Critical Section: rtems_timer_fire_after, rtems_timer_server_fire_after
Andrew Sinclair
Andrew.Sinclair at elprotech.com
Mon Jun 13 23:26:15 UTC 2005
Thanks Joel. I didn't expect a quick reply on this one. It took me some
time to understand what was going on, and I appreciate everyone is busy.
I hope you are feeling better.
I agree with all your discussion points. I agree that the higher
interrupt is the one that should ultimately set the timer, and both
attempts by the low and high priority tasks to set the timer should be
classed as a success.
-----Original Message-----
From: Joel Sherrill <joel at OARcorp.com>
[mailto:joel.sherrill at OARcorp.com]
Sent: Saturday, 11 June 2005 4:15 AM
To: Andrew Sinclair
Cc: rtems-users at rtems.com
Subject: Re: Critical Section: rtems_timer_fire_after,
rtems_timer_server_fire_after
Andrew Sinclair wrote:
> Hello there,
>
> I believe I have encountered a critical section problem with
> rtems_timer_fire_after and rtems_timer_server_fire_after. According to
> previous discussions on the mailing list it is acceptable to call
> these during interrupts. There is a case I have found where calling
> these will cause issues. I am using release 4.6.2.
>
> If a task or low priority interrupt modify the same timer as a high
> priority interrupt, then corruption of the timer chain can occur.
>
> For sake of simplicity, I have listed the general algorithm in RTEMS
> below.
>
> Consider a task/low priority interrupt calling rtems_timer_fire_after.

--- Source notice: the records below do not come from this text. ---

**src/rtl/calc_operand_datapath.sv**
```systemverilog
// calc_operand_datapath: hex operand entry, op-code latch, registered ALU result and display select.
// Define CALC_MUL_EN to turn op code 11 into a multiply (low half result, high half nonzero flags overflow).
module calc_operand_datapath #(
   parameter int WIDTH = 16
) (
   input  logic             clk,
   input  logic             rst,
   input  logic             trigger_1,
   input  logic             trigger_2,
   input  logic             trigger_op,
   input  logic [1:0]       estado,
   input  logic [3:0]       digit_in,
   input  logic [1:0]       op_sel,
   output logic [WIDTH-1:0] op1,
   output logic [WIDTH-1:0] op2,
   output logic [WIDTH-1:0] result,
   output logic             result_valid,
   output logic             overflow,
   output logic [WIDTH-1:0] display_value
);
   localparam int DIGITS = WIDTH / 4;
   localparam int CW = $clog2(DIGITS + 1);
   localparam logic [CW-1:0] CMAX = CW'(DIGITS);

   logic [CW-1:0]    cnt1, cnt2;
   logic [1:0]       op_q, estado_d;
   logic             trigger_op_d, calc_pend;
   logic             op_rise, clr, load1, load2;
   logic [WIDTH:0]   sum, diff;
   logic [WIDTH-1:0] alu_res;
   logic             alu_ovf;
`ifdef CALC_MUL_EN
   logic [2*WIDTH-1:0] prod;
   assign prod = op1 * op2;
`endif

   assign op_rise = trigger_op & ~trigger_op_d;
   // a falling trigger_op and a 3->0 restart in the same cycle share one clear
   assign clr     = (~trigger_op & trigger_op_d) | (estado_d == 2'd3 && estado == 2'd0);
   assign load1   = trigger_1 & ~trigger_op & (cnt1 < CMAX);
   assign load2   = trigger_2 & ~trigger_1 & ~trigger_op & (cnt2 < CMAX);
   assign sum     = {1'b0, op1} + {1'b0, op2};
   assign diff    = {1'b0, op1} - {1'b0, op2};

   always_comb begin
`ifdef CALC_MUL_EN
      alu_res = op_q == 2'd0 ? sum[WIDTH-1:0] : op_q == 2'd1 ? diff[WIDTH-1:0] :
                op_q == 2'd2 ? op1 & op2 : prod[WIDTH-1:0];
      alu_ovf = op_q == 2'd0 ? sum[WIDTH] : op_q == 2'd1 ? diff[WIDTH] :
                op_q == 2'd3 && |prod[2*WIDTH-1:WIDTH];
`else
      alu_res = op_q == 2'd0 ? sum[WIDTH-1:0] : op_q == 2'd1 ? diff[WIDTH-1:0] :
                op_q == 2'd2 ? op1 & op2 : op1 | op2;
      alu_ovf = op_q == 2'd0 ? sum[WIDTH] : op_q == 2'd1 && diff[WIDTH];
`endif
   end

   always_ff @(posedge clk or posedge rst) begin
      if (rst) begin
         op1          <= '0;
         op2          <= '0;
         cnt1         <= '0;
         cnt2         <= '0;
         result       <= '0;
         result_valid <= 1'b0;
         overflow     <= 1'b0;
         op_q         <= 2'd0;
         trigger_op_d <= 1'b0;
         estado_d     <= 2'd0;
         calc_pend    <= 1'b0;
      end else begin
         trigger_op_d <= trigger_op;
         estado_d     <= estado;
         if (op_rise) op_q <= op_sel;
         if (clr) begin
            op1          <= '0;
            op2          <= '0;
            cnt1         <= '0;
            cnt2         <= '0;
            result       <= '0;
            result_valid <= 1'b0;
            overflow     <= 1'b0;
            calc_pend    <= 1'b0;
         end else begin
            calc_pend <= op_rise;
            if (calc_pend) begin
               result       <= alu_res;
               overflow     <= alu_ovf;
               result_valid <= 1'b1;
            end
            if (load1) begin
               op1  <= {op1[WIDTH-5:0], digit_in};
               cnt1 <= cnt1 + 1'b1;
            end
            if (load2) begin
               op2  <= {op2[WIDTH-5:0], digit_in};
               cnt2 <= cnt2 + 1'b1;
            end
         end
      end
   end

   assign display_value = estado == 2'd0 ? op1 : estado == 2'd1 ? op2 :
                          estado == 2'd2 ? {{(WIDTH-2){1'b0}}, op_q} : result;
endmodule

```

> Inside the marked critical section, a high priority interrupt may
> occur and insert the same timer into the chain without the task/lower
> priority interrupt having knowledge. When the task/lower priority
> interrupt resumes, it blindly modifies watchdog->state back to
> inactive, and reinserts the timer. This usually results in the timer
> chain previous and next pointers forming a loop, and ultimately
> locking up the device when another timer must be inserted.
>
> Task
> \-->rtems_timer_fire_after
> \-->Watchdog_Remove
> \--> disable interrrupts
> \--> remove timer if WATCHDOG_ACTIVE or stop if being
> inserted
> \--> watchdog->state=WATCHDOG_INACTIVE
> \--> enable interrupts
> [critical section start]
> \-->Watchdog_Initialize
> \--> watchdog->state=WATCHDOG_INACTIVE
> \-->Watchdog_Insert_ticks
> \-->Watchdog_Insert
> \-->watchdog->state=WATCHDOG_BEING_INSERTED
> [critical section end]
> \-->disable interrupts
> \-->while in timer chain
> \-->if at insert position exit
> \-->flash interrupts
> \-->check if timer has been touched
> \-->insert timer
> \-->enable interrupts
>
> My solution to this problem is listed below involves modification to
> rems_timer_fire_after, rtems_timer_fire_after, and Watchdog_Insert.
>
> Before watchdog->state is modified, I check disable interrupts and
> check if it has been modified. If it has been modified, then abort.
>
> I have listed relevant sections of code I hacked at below. Testing so
> far appears to have solved this issue. I see now that I probably
> should return RTEMS_INTERNAL_ERROR on abort.
> Can anyone see problems with the changes I have made?
It took me some time to mentally digest this and I think your changes
are OK. Once the discussion is done, you need to file a PR with a
patch.
The question is more of a desired behavior.
+ Should the interrupted operation be thrown away? Or should
the watchdog state be "initialzed atomically to being inserted"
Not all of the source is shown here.